Destruction of Wetlands
At the time of European settlement, it is estimated that over 200 million acres of wetland existed in the United States. In 1975, wetlands were estimated to be 99 million acres, Iowa, for example, has lost 99 percent of its wetland areas. Many wetlands have been converted to agricultural areas, and wetlands have also been lost to real estate development and conversion to forested areas for timber production. Laws used to encourage wetlands destruction for "useful purposes".
Wetlands are still being destroyed at an alarming rate, but there is a new awareness of wetlands value, and an increased interest in preserving wetland areas. Some wetlands have been restored, and governments and private groups have begun purchasing wetlands areas for conservation. Future amendments to laws such as the Clean Water Act are expected to focus on protecting existing habitats.
Protection of Wetlands
Because so many acres of wetlands have been lost, Federal and state governments have worked hard to establish ways to protect and revitalize remaining coastal areas and wetlands. Private concerns have also worked toward wetland preservation.
Approaches toward wetlands protection have included acquisition of wetland areas, both by governments and private groups such as The Conservation Foundation and The Nature Conservancy. Buying duck stamps at the post office also raises money for wetlands conservation. Economic incentives for wetland preservation have included tax reductions and deductions for wetland donation, and economic disincentives to wetland destruction have also been put in place. A provision of the Food Security Act eliminates farm program benefits for wetlands converted into farmlands.
Specific regulation of wetlands comes with Section 404 of the Clean Water Act, amended in 1987. Under this law, the discharge of dredged or fill materials into the waters of the U.S. requires a permit from the Army Corps of Engineers.
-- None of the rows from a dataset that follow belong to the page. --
[config.mk]
export PLATFORM = sky130hd
export DESIGN_NAME = plab4_net_router_input_unit
export DESIGN_NICKNAME = d
export VERILOG_FILES = /design/src/rtl/plab4_net_router_input_unit.sv
export SDC_FILE = /design/constraint.sdc
export NUM_CORES = 1
export LEC_CHECK = 0
export CORE_ASPECT_RATIO = 0.8
export CORE_MARGIN = 2
export CORE_UTILIZATION = 50
export DETAILED_ROUTE_END_ITERATION = 12
export MAX_ROUTING_LAYER = met4
export PLACE_DENSITY = 0.88
export SETUP_SLACK_MARGIN = 0.05
export SLEW_MARGIN = 20
export SYNTH_ARGS = -nofsm -noshare
export SYNTH_HDL_FRONTEND = slang
export SYNTH_SLANG_ARGS = --single-unit
[constraint.sdc]
create_clock -name clk -period 3.3 [get_ports clk]
set_input_delay 0.66 -clock clk [delete_from_list [all_inputs] [get_ports clk]]
set_output_delay 0.66 -clock clk [all_outputs]
set_load 0.03 [all_outputs]
<file path="config.mk">
export PLATFORM = sky130hd
export DESIGN_NAME = se_sram_port_ctrl
export DESIGN_NICKNAME = d
export VERILOG_FILES = /design/src/rtl/se_sram_port_ctrl_pkg.sv /design/src/rtl/se_fifo_3_reg.sv /design/src/rtl/se_sram_port_ctrl.sv
export SDC_FILE = /design/constraint.sdc
export NUM_CORES = 1
export LEC_CHECK = 0
export CAP_MARGIN = 25
export CORE_MARGIN = 5
export CORE_UTILIZATION = 54
export CTS_CLUSTER_SIZE = 8
export DETAILED_ROUTE_END_ITERATION = 6
export GPL_TIMING_DRIVEN = 1
export PLACE_DENSITY = 0.87
export SKIP_CTS_REPAIR_TIMING = 1
export SLEW_MARGIN = 20
export SYNTH_ARGS = -nofsm -noshare
export SYNTH_HDL_FRONTEND = slang
export SYNTH_SLANG_ARGS = --single-unit
</file>
<file path="constraint.sdc">
create_clock -name clk -period 4.11 [get_ports clk]
set_input_delay 0.411 -clock clk [delete_from_list [all_inputs] [get_ports clk]]
set_output_delay 0.411 -clock clk [all_outputs]
set_load 0.01 [all_outputs]
</file>
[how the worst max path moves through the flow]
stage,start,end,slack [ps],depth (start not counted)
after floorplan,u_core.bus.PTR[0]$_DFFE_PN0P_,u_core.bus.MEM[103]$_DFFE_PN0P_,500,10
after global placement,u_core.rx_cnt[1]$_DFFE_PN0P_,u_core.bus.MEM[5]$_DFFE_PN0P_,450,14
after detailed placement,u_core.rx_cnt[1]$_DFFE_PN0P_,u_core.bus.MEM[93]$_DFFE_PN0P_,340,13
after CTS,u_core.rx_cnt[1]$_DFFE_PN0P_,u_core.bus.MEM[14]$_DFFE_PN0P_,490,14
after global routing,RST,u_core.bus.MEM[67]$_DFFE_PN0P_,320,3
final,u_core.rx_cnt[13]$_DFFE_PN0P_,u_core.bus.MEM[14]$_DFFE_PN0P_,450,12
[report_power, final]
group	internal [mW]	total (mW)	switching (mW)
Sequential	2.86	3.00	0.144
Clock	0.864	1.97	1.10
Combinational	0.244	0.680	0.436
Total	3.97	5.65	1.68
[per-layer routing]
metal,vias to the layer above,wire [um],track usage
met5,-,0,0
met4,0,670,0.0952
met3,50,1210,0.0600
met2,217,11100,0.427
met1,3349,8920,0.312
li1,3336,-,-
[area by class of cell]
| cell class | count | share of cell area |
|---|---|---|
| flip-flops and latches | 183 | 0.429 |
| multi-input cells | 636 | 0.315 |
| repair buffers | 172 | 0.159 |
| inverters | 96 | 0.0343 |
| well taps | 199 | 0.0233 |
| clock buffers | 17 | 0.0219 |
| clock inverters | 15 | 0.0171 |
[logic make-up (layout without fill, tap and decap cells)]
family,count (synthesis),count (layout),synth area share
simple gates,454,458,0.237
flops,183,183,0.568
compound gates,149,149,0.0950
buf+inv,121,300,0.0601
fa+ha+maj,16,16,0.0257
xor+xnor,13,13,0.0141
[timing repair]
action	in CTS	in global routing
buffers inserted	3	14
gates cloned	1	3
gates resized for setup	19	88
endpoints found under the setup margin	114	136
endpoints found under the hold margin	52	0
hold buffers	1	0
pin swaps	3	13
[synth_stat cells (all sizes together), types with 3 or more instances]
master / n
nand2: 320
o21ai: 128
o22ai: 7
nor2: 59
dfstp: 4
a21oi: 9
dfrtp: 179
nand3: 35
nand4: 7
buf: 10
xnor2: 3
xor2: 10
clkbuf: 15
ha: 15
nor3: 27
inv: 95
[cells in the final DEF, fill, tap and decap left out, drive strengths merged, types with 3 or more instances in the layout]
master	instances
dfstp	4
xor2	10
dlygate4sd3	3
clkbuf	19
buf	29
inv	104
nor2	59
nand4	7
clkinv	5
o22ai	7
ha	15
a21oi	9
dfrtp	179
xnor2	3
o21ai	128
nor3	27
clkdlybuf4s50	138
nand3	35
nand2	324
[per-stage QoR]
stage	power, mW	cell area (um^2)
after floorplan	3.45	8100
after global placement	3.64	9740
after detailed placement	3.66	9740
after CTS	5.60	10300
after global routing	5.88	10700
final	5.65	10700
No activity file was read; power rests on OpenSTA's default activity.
[src/rtl/unidade_pkg.sv]
// Shared definitions for the sequencing control unit: opcodes, Ctrl bit indices,
// Mem2Reg encodings and FSM states.
package unidade_pkg;

    localparam logic [5:0] OP_ALU         = 6'h00;
    localparam logic [5:0] OP_LOGIC       = 6'h01;
    localparam logic [5:0] OP_ADDI        = 6'h02;
    localparam logic [5:0] OP_MOVE        = 6'h03;
    localparam logic [5:0] OP_SLT         = 6'h04;
    localparam logic [5:0] OP_J           = 6'h05;
    localparam logic [5:0] OP_LW          = 6'h06;
    localparam logic [5:0] OP_SW          = 6'h07;
    localparam logic [5:0] OP_IN          = 6'h08;
    localparam logic [5:0] OP_OUT         = 6'h09;
    localparam logic [5:0] OP_BEQ         = 6'h0A;
    localparam logic [5:0] OP_BNE         = 6'h0B;
    localparam logic [5:0] OP_NOP         = 6'h0C;
    localparam logic [5:0] OP_DIFF        = 6'h0D;
    localparam logic [5:0] OP_SBT         = 6'h0E;
    localparam logic [5:0] OP_EQUAL       = 6'h0F;
    localparam logic [5:0] OP_SBTE        = 6'h10;
    localparam logic [5:0] OP_SLTE        = 6'h11;
    localparam logic [5:0] OP_JR          = 6'h12;
    localparam logic [5:0] OP_SUBI        = 6'h13;
    localparam logic [5:0] OP_SET_PID     = 6'h14;
    localparam logic [5:0] OP_KERNEL_SWAP = 6'h15;
    localparam logic [5:0] OP_BEGIN_FILE  = 6'h16;
    localparam logic [5:0] OP_END_FILE    = 6'h17;
    localparam logic [5:0] OP_HD_HEAD     = 6'h18;
    localparam logic [5:0] OP_HALT        = 6'h19;
    localparam logic [5:0] OP_EMIT_MSG    = 6'h1A;
    localparam logic [5:0] OP_HD_END      = 6'h1B;
    localparam logic [5:0] OP_ROUND_ROBIN = 6'h1C;
    localparam logic [5:0] OP_CREATE_FILE = 6'h1D;
    localparam logic [5:0] OP_HD_WRITE    = 6'h1E;
    localparam logic [5:0] OP_HD_READ     = 6'h1F;
    localparam logic [5:0] OP_CLOSE_FILE  = 6'h20;

    localparam int CTRL_W        = 10;
    localparam int CTRL_OPIO     = 9;
    localparam int CTRL_MEMREAD  = 8;
    localparam int CTRL_MEMWRITE = 7;
    localparam int CTRL_REGWRITE = 6;
    localparam int CTRL_ALUSRC   = 5;
    localparam int CTRL_REGDST   = 4;
    localparam int CTRL_DESVIO   = 3;
    localparam int CTRL_TYPEJR   = 2;
    localparam int CTRL_WRITEHD  = 1;
    localparam int CTRL_PIDWR    = 0;

    localparam logic [1:0] M2R_MEM = 2'b00;
    localparam logic [1:0] M2R_IO  = 2'b01;
    localparam logic [1:0] M2R_ALU = 2'b10;
    localparam logic [1:0] M2R_HD  = 2'b11;

    typedef enum logic [1:0] {
        ST_EXEC    = 2'd0,
        ST_WAIT_IN = 2'd1,
        ST_WAIT_HD = 2'd2,
        ST_HALTED  = 2'd3
    } state_t;

    function automatic logic is_syscall(input logic [5:0] op);
        case (op)
            OP_BEGIN_FILE, OP_END_FILE, OP_HD_HEAD, OP_HD_END, OP_EMIT_MSG,
            OP_ROUND_ROBIN, OP_CREATE_FILE, OP_CLOSE_FILE, OP_KERNEL_SWAP: return 1'b1;
            default: return 1'b0;
        endcase
    endfunction

endpackage

[src/rtl/unidade_decode.sv]
// Combinational opcode-to-Ctrl table. Syscall flagging only exists when
// UNIDADE_SYSCALL_EN is defined; otherwise syscall opcodes decode as NOP.
module unidade_decode
    import unidade_pkg::*;
#(
    parameter int OPCODE_W = 6
) (
    input  logic [OPCODE_W-1:0] opcode,
    input  logic                valid,
    output logic [CTRL_W-1:0]   ctrl,
    output logic [1:0]          mem2reg,
    output logic                is_in,
    output logic                is_hd_write,
    output logic                is_hd_read,
    output logic                is_halt,
    output logic                is_sys
);

    logic [5:0] op6;
    logic       in_range;

    // Anything that does not fit in the 6-bit opcode space is treated as NOP.
    assign op6      = opcode[5:0];
    assign in_range = ((opcode >> 6) == '0);

    always_comb begin
        ctrl        = '0;
        mem2reg     = M2R_ALU;
        is_in       = 1'b0;
        is_hd_write = 1'b0;
        is_hd_read  = 1'b0;
        is_halt     = 1'b0;
        is_sys      = 1'b0;
        if (valid && in_range) begin
            case (op6)
                OP_ALU, OP_LOGIC, OP_MOVE, OP_SLT, OP_DIFF,
                OP_SBT, OP_EQUAL, OP_SBTE, OP_SLTE: begin
                    ctrl[CTRL_REGWRITE] = 1'b1;
                    ctrl[CTRL_REGDST]   = 1'b1;
                end
                OP_ADDI, OP_SUBI: begin
                    ctrl[CTRL_REGWRITE] = 1'b1;
                    ctrl[CTRL_ALUSRC]   = 1'b1;
                end
                OP_J, OP_BEQ, OP_BNE: ctrl[CTRL_DESVIO] = 1'b1;
                OP_LW: begin
                    ctrl[CTRL_MEMREAD]  = 1'b1;
                    ctrl[CTRL_REGWRITE] = 1'b1;
                    ctrl[CTRL_ALUSRC]   = 1'b1;
                    mem2reg             = M2R_MEM;
                end
                OP_SW: begin
                    ctrl[CTRL_MEMWRITE] = 1'b1;
                    ctrl[CTRL_ALUSRC]   = 1'b1;
                end
                OP_OUT:         ctrl[CTRL_OPIO] = 1'b1;
                OP_JR: begin
                    ctrl[CTRL_DESVIO] = 1'b1;
                    ctrl[CTRL_TYPEJR] = 1'b1;
                end
                OP_SET_PID:     ctrl[CTRL_PIDWR]    = 1'b1;
                OP_KERNEL_SWAP: ctrl[CTRL_REGWRITE] = 1'b1;
                OP_IN:          is_in       = 1'b1;
                OP_HD_WRITE:    is_hd_write = 1'b1;
                OP_HD_READ:     is_hd_read  = 1'b1;
                OP_HALT:        is_halt     = 1'b1;
                default: ;
            endcase
`ifdef UNIDADE_SYSCALL_EN
            is_sys = is_syscall(op6);
`endif
        end
    end

endmodule
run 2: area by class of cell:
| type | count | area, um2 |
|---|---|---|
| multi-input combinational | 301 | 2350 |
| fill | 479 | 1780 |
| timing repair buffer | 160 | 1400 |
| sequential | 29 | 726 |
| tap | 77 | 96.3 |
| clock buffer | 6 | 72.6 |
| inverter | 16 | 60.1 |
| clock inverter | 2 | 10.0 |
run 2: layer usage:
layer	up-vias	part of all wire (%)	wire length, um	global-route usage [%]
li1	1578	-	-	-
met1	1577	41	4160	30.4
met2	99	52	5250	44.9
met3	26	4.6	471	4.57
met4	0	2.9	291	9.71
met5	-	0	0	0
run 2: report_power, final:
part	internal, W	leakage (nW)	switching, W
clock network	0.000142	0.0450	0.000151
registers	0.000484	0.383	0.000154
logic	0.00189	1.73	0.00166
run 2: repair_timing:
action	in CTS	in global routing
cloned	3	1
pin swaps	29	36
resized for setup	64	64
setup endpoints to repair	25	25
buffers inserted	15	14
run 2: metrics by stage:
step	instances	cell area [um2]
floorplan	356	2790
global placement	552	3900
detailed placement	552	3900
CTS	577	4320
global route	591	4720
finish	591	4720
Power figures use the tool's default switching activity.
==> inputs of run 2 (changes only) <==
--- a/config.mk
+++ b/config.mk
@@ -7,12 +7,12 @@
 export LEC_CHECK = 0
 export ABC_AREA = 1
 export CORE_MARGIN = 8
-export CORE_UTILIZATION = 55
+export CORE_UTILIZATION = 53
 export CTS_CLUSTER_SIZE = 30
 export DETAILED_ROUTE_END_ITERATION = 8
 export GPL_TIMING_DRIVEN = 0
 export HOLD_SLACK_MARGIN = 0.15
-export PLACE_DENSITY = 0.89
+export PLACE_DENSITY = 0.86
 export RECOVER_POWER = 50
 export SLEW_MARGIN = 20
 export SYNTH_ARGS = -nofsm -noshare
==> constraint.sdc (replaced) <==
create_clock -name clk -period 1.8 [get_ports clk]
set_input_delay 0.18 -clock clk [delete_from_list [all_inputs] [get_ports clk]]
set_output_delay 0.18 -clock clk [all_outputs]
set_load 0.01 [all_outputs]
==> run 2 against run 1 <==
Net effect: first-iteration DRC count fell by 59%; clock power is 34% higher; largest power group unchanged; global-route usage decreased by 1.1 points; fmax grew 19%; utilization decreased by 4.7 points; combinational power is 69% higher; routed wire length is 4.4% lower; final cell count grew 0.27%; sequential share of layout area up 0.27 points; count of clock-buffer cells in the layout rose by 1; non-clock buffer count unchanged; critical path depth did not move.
**src/rtl/hist_sweep_ctrl.sv**
```systemverilog
// hist_sweep_ctrl
// ---------------
// Sweeps all histogram bins after each frame and streams {cdf, bin_count}
// on AXI4-Stream while accumulating a saturating cumulative distribution.
// It also shares the histogram's single read port with a host word-read
// interface. The sweep always owns the port in READ; the host may take it
// in any other cycle.
//
// Ports
//   clk, rst_n        clock, asynchronous active-low reset
//   hist_frame_done   frame-complete level; rising edge starts a sweep
//   hist_read_addr    histogram read address (data returns one cycle later)
//   hist_read_data    histogram read data
//   host_req/addr     host read request (held until ack) and bin address
//   host_ack/data     one-cycle ack with the read result (data held)
//   m_axis_*          sweep output stream, tdata = {cdf, bin_count}
//   sweep_busy        high whenever the sequencer is not idle
//   sweep_done        one-cycle pulse at the end of a sweep
//   total_count       final CDF of the last completed sweep
//   cdf_sat           sticky CDF-saturation flag for the current/last sweep
//   overrun           sticky: trigger arrived while busy (reset clears)

module hist_sweep_ctrl #(
  parameter int BIN_WIDTH  = 32,
  parameter int NUM_BINS   = 256,
  parameter int ADDR_WIDTH = 8
) (
  input  logic                   clk,
  input  logic                   rst_n,
  input  logic                   hist_frame_done,
  output logic [ADDR_WIDTH-1:0]  hist_read_addr,
  input  logic [BIN_WIDTH-1:0]   hist_read_data,
  input  logic                   host_req,
  input  logic [ADDR_WIDTH-1:0]  host_addr,
  output logic                   host_ack,
  output logic [BIN_WIDTH-1:0]   host_data,
  output logic                   m_axis_tvalid,
  input  logic                   m_axis_tready,
  output logic [2*BIN_WIDTH-1:0] m_axis_tdata,
  output logic                   m_axis_tuser,
  output logic                   m_axis_tlast,
  output logic                   sweep_busy,
  output logic                   sweep_done,
  output logic [BIN_WIDTH-1:0]   total_count,
  output logic                   cdf_sat,
  output logic                   overrun
);

  typedef enum logic [2:0] {
    IDLE,
    READ,
    CAPTURE,
    OUT,
    DONE
  } state_t;

  localparam logic [ADDR_WIDTH-1:0] LAST_BIN = ADDR_WIDTH'(NUM_BINS - 1);

  state_t                 state_reg, state_next;
  logic                   done_q_reg;
  logic [ADDR_WIDTH-1:0]  bin_idx_reg;
  logic [BIN_WIDTH-1:0]   cdf_reg;
  logic                   cdf_sat_reg;
  logic                   overrun_reg;
  logic [BIN_WIDTH-1:0]   total_count_reg;
  logic                   tvalid_reg;
  logic                   tuser_reg;
  logic                   tlast_reg;
  logic [2*BIN_WIDTH-1:0] tdata_reg;
  // host_pend_reg marks the cycle after a grant (data on the bus);
  // host_ack_reg the cycle after that. Together they form the in-flight flag.
  logic                   host_pend_reg;
  logic                   host_ack_reg;
  logic [BIN_WIDTH-1:0]   host_data_reg;

  logic                   trigger;
  logic                   host_grant;
  logic                   handshake;
  logic                   last_bin;
  logic [BIN_WIDTH:0]     cdf_sum;
  logic                   cdf_ovf;
  logic [BIN_WIDTH-1:0]   cdf_next;

  assign trigger    = hist_frame_done & ~done_q_reg;
  assign host_grant = (state_reg != READ) & host_req & ~host_pend_reg & ~host_ack_reg;
  assign handshake  = tvalid_reg & m_axis_tready;
  assign last_bin   = (bin_idx_reg == LAST_BIN);

  // One extra bit catches the carry; any carry clamps to all-ones.
  assign cdf_sum  = {1'b0, cdf_reg} + {1'b0, hist_read_data};
  assign cdf_ovf  = cdf_sum[BIN_WIDTH];
  assign cdf_next = cdf_ovf ? '1 : cdf_sum[BIN_WIDTH-1:0];

  // State register
  always_ff @(posedge clk or negedge rst_n) begin
    if (!rst_n) begin
      state_reg <= IDLE;
    end else begin
      state_reg <= state_next;
    end
  end

  // Next state and combinational outputs
  always_comb begin
    state_next     = state_reg;
    hist_read_addr = bin_idx_reg;
    sweep_busy     = (state_reg != IDLE);
    sweep_done     = 1'b0;
    if (host_grant) begin
      hist_read_addr = host_addr;
    end
    case (state_reg)
      IDLE:    if (trigger) state_next = READ;
      READ: begin
        hist_read_addr = bin_idx_reg;
        state_next     = CAPTURE;
      end
      CAPTURE: state_next = OUT;
      OUT:     if (handshake) state_next = last_bin ? DONE : READ;
      DONE: begin
        sweep_done = 1'b1;
        state_next = IDLE;
      end
      default: state_next = IDLE;
    endcase
  end

  // Sweep datapath, stream registers and host read pipeline
  always_ff @(posedge clk or negedge rst_n) begin
    if (!rst_n) begin
      done_q_reg      <= 1'b0;
      bin_idx_reg     <= '0;
      cdf_reg         <= '0;
      cdf_sat_reg     <= 1'b0;
      overrun_reg     <= 1'b0;
      total_count_reg <= '0;
      tvalid_reg      <= 1'b0;
      tuser_reg       <= 1'b0;
      tlast_reg       <= 1'b0;
      tdata_reg       <= '0;
      host_pend_reg   <= 1'b0;
      host_ack_reg    <= 1'b0;
      host_data_reg   <= '0;
    end else begin
      done_q_reg <= hist_frame_done;

      // DONE still counts as busy, so a trigger there is an overrun too.
      if (trigger && (state_reg != IDLE)) begin
        overrun_reg <= 1'b1;
      end

      case (state_reg)
        IDLE: begin
          if (trigger) begin
            bin_idx_reg <= '0;
            cdf_reg     <= '0;
            cdf_sat_reg <= 1'b0;
          end
        end
        CAPTURE: begin
          cdf_reg    <= cdf_next;
          tdata_reg  <= {cdf_next, hist_read_data};
          tuser_reg  <= (bin_idx_reg == '0);
          tlast_reg  <= last_bin;
          tvalid_reg <= 1'b1;
          if (cdf_ovf) begin
            cdf_sat_reg <= 1'b1;
          end
        end
        OUT: begin
          if (handshake) begin
            tvalid_reg <= 1'b0;
            if (!last_bin) begin
              bin_idx_reg <= bin_idx_reg + ADDR_WIDTH'(1);
            end
          end
        end
        DONE: total_count_reg <= cdf_reg;
        default: ;
      endcase

      host_pend_reg <= host_grant;
      host_ack_reg  <= host_pend_reg;
      if (host_pend_reg) begin
        host_data_reg <= hist_read_data;
      end
    end
  end

  assign host_ack      = host_ack_reg;
  assign host_data     = host_data_reg;
  assign m_axis_tvalid = tvalid_reg;
  assign m_axis_tdata  = tdata_reg;
  assign m_axis_tuser  = tuser_reg;
  assign m_axis_tlast  = tlast_reg;
  assign total_count   = total_count_reg;
  assign cdf_sat       = cdf_sat_reg;
  assign overrun       = overrun_reg;

endmodule

```
**config.mk**
```make
export PLATFORM = sky130hd
export DESIGN_NAME = hist_sweep_ctrl
export DESIGN_NICKNAME = d
export VERILOG_FILES = /design/src/rtl/hist_sweep_ctrl.sv
export SDC_FILE = /design/constraint.sdc
export NUM_CORES = 1
export LEC_CHECK = 0
export ABC_AREA = 1
export CAP_MARGIN = 20
export CORE_MARGIN = 5
export CORE_UTILIZATION = 34
export DETAILED_ROUTE_END_ITERATION = 8
export HOLD_SLACK_MARGIN = 0.15
export PLACE_DENSITY_LB_ADDON = 0.25
export SYNTH_ARGS = -nofsm -noshare
export SYNTH_HDL_FRONTEND = slang
export SYNTH_SLANG_ARGS = --single-unit
```
**constraint.sdc**
```tcl
create_clock -name clk -period 5.5 [get_ports clk]
set_input_delay 0.825 -clock clk [delete_from_list [all_inputs] [get_ports clk]]
set_output_delay 0.825 -clock clk [all_outputs]
set_load 0.005 [all_outputs]
```
==> results.toml <==
[clocking]
clock-sinks = 179
cts_resized = 0
root_buffer = "clkbuf_16"
worstSkewPairLatency_ps = 440
cts_htree_levels = 4
cts_setup_buffers = 0
cts_buffers = 17
cts_hold_buf = 0
cts.clk_slew.worst_paths_ps = 70
clock_path_buffers = 2
cts_tree = "yes"

[worst_setup_path]
start_kind = "flop"
worstSetupPathType = "flop to output port"
startpoint = "host_pend_reg"
worstPathArrival_ps = 2650
r2r_cells = 13
end_kind = "output port"
critPathRequiredTime_ps = 4680
r2r-start = "cdf_reg[0]"
critical_path.max_fanout = 34

[floorplan]
fp-row-count = 61
core_area_um2 = 27800
ioPinCount = 189
die_area_um2 = 31600
start_util_pct = 34.4
die_w_um = 178
die_h_um = 178

[sta]
final_max_slew_viol_count = 0
fin_skew_ps = 20.7
slew_headroom_pct = 40.2
rsz0062_at_grt = "no"
final-setup-viol-count = 0
setup_tns_ps = 0
min_period_over_period_pct = 63.3
hold_viol = 0
period_needed_ps = 3480
worst_slew_pin_slew_ps = 896
fmaxAchievable_mhz = 287

[finish]
drive_above_1_share_pct = 7.83
diodes = 0
ff_latch_area_um2 = 4480
multi_input_area_um2 = 4320
nFillCells = 2871
synthToLayoutAreaGrowth_pct = 29.7
nNetsFinal = 1497
final_area_um2 = 12400
largest_reg_flops = 64

[synthesis]
ys_warn_count = 0
syn_area_um2 = 9570
syn_inst = 1236
ys_seq_elements = 179
ys_seq_area_share_pct = 46.8
yosysUniqueCellTypes = 39
synthesis.nets = 1316
syn_area_per_cell_um2 = 7.74

[placed_design]
place_area_um2 = 11800
gp_congestion = 0.963
io_buffers = 188
dp_hpwl_um = 21000

[power_and_ir_drop]
switchingPower_mw = 3.02
seqPwrFrac_pct = 30.6
vdd_drop_max_mv = 0.237
p_per_area_nw_per_um2 = 584
sw_frac_of_total_pct = 41.7
intPower_mw = 4.23
p_clk_share_pct = 17.3
p_comb_share_pct = 52.2
power.leakage_nw = 6.41

[drt]
drt_iter0_markers = 541
antenna_left = 0
avgRoutedWirePerCell_um = 15.7
drcViolationCount = 0
first_pass_iters = 5
avgViaCountPerCell = 4.56
routed_wl_um = 28500
vias = 8253

[global_route]
grt_max_degree = 102
grt_pass1_vias = 8283
overflow = 0
antenna_found_initial = 0
grt_pass1_wl_um = 45500
track_usage_pct = 18.3

[hold_path]
hp-class = "input pin to async pin"

[run_status]
status = "finished clean"

[run]
cap_violations = 0
[area by class of cell]
class	instances	share of cell area (%)
flip-flops and latches	179	36.1
multi-input cells	865	34.8
repair buffers	193	15.7
inverters	161	4.87
well taps	378	3.81
clock buffers	21	3.79
clock inverters	11	0.938
[final timing paths]
kind                                endpoint  slack [ps]
setup / recovery           hist_read_addr[7]        2020
hold / removal                 host_data[10]         460
setup reg to reg                 cdf_reg[21]        2720
hold reg to reg                      overrun         460
max in group asynchronous      host_pend_reg        3850
min in group clk                     overrun         460
### config.mk
export PLATFORM = sky130hd
export DESIGN_NAME = mem_stage
export DESIGN_NICKNAME = d
export VERILOG_FILES = /design/src/rtl/mem_pkg.sv /design/src/rtl/mem_ext.sv /design/src/rtl/mem_stage.sv
export SDC_FILE = /design/constraint.sdc
export NUM_CORES = 1
export LEC_CHECK = 0
export ABC_CLOCK_PERIOD_IN_PS = 5600
export CAP_MARGIN = 20
export CORE_ASPECT_RATIO = 2
export CORE_MARGIN = 4
export CORE_UTILIZATION = 35
export DETAILED_ROUTE_END_ITERATION = 8
export GPL_ROUTABILITY_DRIVEN = 0
export HOLD_SLACK_MARGIN = 0.12
export PLACE_DENSITY = 0.57
export SLEW_MARGIN = 0
export SYNTH_ARGS = -nofsm -noshare
export SYNTH_HDL_FRONTEND = slang
export SYNTH_SLANG_ARGS = --single-unit
### constraint.sdc
create_clock -name clk -period 5.6 [get_ports clk]
set_input_delay 0.56 -clock clk [delete_from_list [all_inputs] [get_ports clk]]
set_output_delay 0.56 -clock clk [all_outputs]
set_load 0.1 [all_outputs]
This has prevented the loss of many wetlands, but it is not a comprehensive program for protection. For example, some isolated yet ecologically valuable wetlands are not regulated.
Most coastal states have laws in place to protect coastal wetlands, but fewer than 20 states have enacted provisions to protect inland wetland areas. The National Estuary Program, established in 1985, now includes 12 of the nation's largest estuaries and addresses problems affecting the estuaries, such as loss of habitat, contamination of sediments by toxic materials, depletion of oxygen, and bacterial contamination. Management plans for each estuary are due to be completed in the early 1990's and steps taken to restore their environmental - and economic - benefits.
Restored Wetlands For Habitat
An estimated 43 percent of all rare and endangered animal species are either located in wetlands in or are dependent on them. Government agencies have recently undertaken restoration of wetlands in large-scale projects. One example is the restoration of thousands of acres of floodplain marsh along Florida's Kissimmee River. Some wetland habitats, such as freshwater marshes are relatively easy to reproduce and regenerate, while others, such as high salt marshes and forested wetlands, may take generations to recreate.
The restoration of wetlands habitats is a young and very complex science than will take years to understand fully. Wetland restoration must overcome a variety of problems, such as financial considerations, invasion of unwanted vegetation, proper water recharge and sediment control, and interaction of wetlands with adjacent waterways.